WHAT NEEDS TO BE DONE: If a line below contains the word "logical", count it; give only the total.

EXCERPTED DATA:
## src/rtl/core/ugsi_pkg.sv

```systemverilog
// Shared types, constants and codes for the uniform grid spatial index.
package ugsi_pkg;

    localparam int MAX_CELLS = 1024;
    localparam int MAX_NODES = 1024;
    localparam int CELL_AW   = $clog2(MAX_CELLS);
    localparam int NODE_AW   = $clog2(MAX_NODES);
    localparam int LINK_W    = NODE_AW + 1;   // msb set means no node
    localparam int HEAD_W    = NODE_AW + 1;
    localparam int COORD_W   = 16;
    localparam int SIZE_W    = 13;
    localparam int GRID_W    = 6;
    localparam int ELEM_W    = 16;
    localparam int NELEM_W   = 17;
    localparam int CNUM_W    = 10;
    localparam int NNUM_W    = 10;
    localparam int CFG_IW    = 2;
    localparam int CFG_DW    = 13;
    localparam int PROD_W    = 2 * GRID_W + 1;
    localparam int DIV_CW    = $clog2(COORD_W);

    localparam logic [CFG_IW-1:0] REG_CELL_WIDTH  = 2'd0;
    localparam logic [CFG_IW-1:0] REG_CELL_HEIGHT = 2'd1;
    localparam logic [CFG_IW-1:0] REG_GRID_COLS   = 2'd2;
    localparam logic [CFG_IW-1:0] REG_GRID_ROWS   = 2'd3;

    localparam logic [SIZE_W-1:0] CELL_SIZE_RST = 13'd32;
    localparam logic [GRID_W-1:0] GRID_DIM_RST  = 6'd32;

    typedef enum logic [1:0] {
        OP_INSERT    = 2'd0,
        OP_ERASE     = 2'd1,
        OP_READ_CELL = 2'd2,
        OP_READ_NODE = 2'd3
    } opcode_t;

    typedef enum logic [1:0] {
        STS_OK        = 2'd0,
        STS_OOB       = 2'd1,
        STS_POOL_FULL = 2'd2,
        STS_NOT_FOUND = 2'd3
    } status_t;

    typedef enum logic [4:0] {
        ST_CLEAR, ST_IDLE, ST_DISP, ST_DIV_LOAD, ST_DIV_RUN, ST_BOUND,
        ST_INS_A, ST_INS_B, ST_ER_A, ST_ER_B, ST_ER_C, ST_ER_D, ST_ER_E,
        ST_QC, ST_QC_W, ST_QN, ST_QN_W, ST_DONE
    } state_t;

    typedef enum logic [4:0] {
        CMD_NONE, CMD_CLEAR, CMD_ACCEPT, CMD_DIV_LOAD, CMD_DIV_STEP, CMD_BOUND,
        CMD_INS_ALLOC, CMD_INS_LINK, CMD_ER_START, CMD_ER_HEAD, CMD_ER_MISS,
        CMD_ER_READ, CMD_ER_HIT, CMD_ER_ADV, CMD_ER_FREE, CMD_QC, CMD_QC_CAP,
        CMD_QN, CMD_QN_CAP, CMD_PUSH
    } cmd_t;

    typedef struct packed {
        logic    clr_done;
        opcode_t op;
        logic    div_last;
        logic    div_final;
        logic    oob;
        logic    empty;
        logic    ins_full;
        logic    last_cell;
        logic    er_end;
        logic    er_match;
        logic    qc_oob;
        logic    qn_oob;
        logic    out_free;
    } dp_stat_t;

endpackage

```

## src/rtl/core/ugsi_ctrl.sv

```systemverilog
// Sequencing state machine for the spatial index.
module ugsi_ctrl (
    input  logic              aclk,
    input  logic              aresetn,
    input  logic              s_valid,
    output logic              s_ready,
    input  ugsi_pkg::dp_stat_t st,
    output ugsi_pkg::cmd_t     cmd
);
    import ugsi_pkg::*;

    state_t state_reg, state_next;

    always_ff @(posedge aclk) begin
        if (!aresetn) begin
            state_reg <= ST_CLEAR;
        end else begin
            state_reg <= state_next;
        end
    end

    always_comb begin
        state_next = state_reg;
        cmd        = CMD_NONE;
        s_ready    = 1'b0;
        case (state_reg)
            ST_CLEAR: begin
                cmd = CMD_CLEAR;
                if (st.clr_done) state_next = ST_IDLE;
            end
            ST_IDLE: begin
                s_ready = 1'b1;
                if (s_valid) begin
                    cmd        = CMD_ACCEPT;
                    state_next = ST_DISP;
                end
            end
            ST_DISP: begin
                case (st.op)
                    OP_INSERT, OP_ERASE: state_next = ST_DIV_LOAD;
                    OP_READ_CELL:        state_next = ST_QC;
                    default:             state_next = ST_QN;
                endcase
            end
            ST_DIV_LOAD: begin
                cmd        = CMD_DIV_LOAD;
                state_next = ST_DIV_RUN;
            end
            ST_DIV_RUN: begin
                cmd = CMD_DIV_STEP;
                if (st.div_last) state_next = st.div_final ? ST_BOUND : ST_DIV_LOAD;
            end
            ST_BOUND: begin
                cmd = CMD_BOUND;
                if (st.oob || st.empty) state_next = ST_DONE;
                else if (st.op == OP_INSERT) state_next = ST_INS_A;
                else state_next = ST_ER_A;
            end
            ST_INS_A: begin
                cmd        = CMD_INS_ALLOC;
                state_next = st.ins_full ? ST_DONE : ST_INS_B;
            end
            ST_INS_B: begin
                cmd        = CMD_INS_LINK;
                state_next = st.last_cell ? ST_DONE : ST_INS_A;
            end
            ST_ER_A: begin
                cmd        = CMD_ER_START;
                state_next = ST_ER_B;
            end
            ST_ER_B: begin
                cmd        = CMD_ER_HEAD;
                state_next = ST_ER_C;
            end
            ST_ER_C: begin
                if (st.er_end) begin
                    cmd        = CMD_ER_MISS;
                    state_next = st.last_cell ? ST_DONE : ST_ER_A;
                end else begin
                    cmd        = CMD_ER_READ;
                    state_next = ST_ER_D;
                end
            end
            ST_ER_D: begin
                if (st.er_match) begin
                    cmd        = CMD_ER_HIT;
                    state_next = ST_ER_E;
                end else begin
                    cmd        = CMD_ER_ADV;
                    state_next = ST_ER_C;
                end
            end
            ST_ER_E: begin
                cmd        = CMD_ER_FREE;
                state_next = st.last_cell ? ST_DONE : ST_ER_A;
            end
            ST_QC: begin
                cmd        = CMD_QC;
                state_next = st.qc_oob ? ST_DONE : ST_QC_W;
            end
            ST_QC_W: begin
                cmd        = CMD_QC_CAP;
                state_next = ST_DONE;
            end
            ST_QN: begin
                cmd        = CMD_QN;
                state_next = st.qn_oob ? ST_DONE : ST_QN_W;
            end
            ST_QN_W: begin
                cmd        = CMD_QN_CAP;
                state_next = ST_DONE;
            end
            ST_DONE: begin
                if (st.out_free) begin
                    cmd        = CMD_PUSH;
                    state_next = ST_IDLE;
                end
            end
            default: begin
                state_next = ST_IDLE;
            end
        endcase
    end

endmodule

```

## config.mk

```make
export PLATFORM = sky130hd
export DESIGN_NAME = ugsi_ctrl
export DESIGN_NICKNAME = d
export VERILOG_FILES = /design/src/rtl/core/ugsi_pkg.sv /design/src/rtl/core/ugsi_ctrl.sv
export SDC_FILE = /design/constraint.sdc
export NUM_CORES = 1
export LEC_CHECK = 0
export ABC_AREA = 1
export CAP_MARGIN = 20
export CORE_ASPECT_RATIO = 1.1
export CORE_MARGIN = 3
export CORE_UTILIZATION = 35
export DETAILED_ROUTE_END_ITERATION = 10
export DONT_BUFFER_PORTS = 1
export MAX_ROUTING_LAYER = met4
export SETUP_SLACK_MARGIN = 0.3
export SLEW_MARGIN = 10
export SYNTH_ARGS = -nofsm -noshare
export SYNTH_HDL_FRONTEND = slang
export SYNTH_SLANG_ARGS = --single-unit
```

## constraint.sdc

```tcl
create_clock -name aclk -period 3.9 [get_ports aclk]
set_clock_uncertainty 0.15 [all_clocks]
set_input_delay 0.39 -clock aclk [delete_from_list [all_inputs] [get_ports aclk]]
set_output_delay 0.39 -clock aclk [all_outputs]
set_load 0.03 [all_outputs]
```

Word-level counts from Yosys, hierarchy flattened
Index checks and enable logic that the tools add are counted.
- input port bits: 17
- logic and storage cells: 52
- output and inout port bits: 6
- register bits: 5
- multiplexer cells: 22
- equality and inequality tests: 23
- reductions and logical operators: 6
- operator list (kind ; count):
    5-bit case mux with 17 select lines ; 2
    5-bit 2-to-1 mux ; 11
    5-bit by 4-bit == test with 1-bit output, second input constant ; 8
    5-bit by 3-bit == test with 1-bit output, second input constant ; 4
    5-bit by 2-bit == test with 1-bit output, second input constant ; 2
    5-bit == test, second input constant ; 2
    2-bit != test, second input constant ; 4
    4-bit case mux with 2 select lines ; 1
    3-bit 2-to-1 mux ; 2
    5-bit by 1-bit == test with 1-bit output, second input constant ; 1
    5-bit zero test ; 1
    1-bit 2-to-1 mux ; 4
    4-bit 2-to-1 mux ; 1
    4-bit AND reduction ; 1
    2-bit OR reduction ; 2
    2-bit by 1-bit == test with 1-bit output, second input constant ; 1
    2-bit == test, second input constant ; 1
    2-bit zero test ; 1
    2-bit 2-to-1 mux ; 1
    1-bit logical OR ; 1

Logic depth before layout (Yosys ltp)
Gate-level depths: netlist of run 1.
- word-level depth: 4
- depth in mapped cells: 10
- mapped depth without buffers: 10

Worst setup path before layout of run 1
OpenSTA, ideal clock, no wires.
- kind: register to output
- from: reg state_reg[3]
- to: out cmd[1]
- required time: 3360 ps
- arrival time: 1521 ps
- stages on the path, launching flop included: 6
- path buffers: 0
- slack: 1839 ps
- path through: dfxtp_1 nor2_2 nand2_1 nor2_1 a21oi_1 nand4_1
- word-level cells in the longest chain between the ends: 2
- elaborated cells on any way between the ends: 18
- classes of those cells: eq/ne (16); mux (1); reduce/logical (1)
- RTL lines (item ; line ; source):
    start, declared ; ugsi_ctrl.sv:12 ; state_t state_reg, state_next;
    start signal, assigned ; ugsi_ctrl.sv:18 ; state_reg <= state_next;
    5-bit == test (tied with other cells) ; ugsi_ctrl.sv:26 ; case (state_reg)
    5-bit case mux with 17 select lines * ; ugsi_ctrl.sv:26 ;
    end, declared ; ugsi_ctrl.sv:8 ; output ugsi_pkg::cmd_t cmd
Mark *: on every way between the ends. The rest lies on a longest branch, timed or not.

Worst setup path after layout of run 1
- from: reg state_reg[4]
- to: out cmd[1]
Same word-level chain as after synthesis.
==
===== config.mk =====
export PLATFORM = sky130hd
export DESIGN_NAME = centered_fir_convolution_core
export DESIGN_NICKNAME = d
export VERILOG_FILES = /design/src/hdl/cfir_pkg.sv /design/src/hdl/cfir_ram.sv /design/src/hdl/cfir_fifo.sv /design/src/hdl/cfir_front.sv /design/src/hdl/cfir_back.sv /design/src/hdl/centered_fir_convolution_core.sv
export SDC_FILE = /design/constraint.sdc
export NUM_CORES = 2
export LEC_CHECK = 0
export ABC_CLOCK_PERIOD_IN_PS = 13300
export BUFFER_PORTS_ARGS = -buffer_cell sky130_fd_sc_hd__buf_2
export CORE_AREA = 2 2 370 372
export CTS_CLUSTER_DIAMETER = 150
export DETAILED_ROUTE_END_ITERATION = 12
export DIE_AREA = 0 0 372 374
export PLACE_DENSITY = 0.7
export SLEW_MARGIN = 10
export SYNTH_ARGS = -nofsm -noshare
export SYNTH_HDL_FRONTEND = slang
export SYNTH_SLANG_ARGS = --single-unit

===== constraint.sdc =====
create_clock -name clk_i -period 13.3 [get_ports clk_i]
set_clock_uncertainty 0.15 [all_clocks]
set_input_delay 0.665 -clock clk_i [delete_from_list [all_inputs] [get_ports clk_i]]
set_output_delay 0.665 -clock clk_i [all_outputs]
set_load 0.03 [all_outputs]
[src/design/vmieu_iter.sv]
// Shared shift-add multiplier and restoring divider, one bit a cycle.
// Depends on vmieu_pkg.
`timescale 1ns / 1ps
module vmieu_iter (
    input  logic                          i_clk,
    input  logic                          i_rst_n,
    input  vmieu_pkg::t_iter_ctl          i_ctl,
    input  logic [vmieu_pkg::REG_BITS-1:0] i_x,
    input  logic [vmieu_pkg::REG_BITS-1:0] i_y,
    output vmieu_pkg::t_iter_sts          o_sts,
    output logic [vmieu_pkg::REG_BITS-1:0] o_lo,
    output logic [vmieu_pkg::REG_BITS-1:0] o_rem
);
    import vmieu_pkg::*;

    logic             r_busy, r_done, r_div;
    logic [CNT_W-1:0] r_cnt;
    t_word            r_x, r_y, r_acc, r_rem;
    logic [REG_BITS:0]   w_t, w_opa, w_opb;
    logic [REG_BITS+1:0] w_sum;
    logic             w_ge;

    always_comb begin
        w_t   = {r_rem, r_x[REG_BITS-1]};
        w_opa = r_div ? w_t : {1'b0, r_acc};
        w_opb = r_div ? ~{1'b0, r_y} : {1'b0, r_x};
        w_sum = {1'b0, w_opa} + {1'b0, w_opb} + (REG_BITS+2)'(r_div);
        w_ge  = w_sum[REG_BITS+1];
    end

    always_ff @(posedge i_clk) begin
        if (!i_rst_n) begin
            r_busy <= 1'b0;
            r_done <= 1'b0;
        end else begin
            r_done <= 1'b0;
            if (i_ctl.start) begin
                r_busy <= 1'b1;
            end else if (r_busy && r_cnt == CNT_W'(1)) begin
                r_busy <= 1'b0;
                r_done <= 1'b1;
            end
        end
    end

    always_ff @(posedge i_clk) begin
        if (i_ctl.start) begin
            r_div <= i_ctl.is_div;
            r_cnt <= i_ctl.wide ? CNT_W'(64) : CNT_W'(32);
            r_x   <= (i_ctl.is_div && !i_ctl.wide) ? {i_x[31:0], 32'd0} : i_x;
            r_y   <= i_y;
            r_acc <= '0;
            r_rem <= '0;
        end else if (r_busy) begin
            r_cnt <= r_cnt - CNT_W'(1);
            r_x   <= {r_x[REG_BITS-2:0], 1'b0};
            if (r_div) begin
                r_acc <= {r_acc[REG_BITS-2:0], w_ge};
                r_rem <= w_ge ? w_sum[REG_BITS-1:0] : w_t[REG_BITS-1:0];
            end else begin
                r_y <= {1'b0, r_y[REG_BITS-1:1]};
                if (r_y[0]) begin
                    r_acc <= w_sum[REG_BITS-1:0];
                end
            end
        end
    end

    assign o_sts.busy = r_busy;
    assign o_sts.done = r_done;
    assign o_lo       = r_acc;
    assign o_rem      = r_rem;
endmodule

YOUR RESPONSE: 3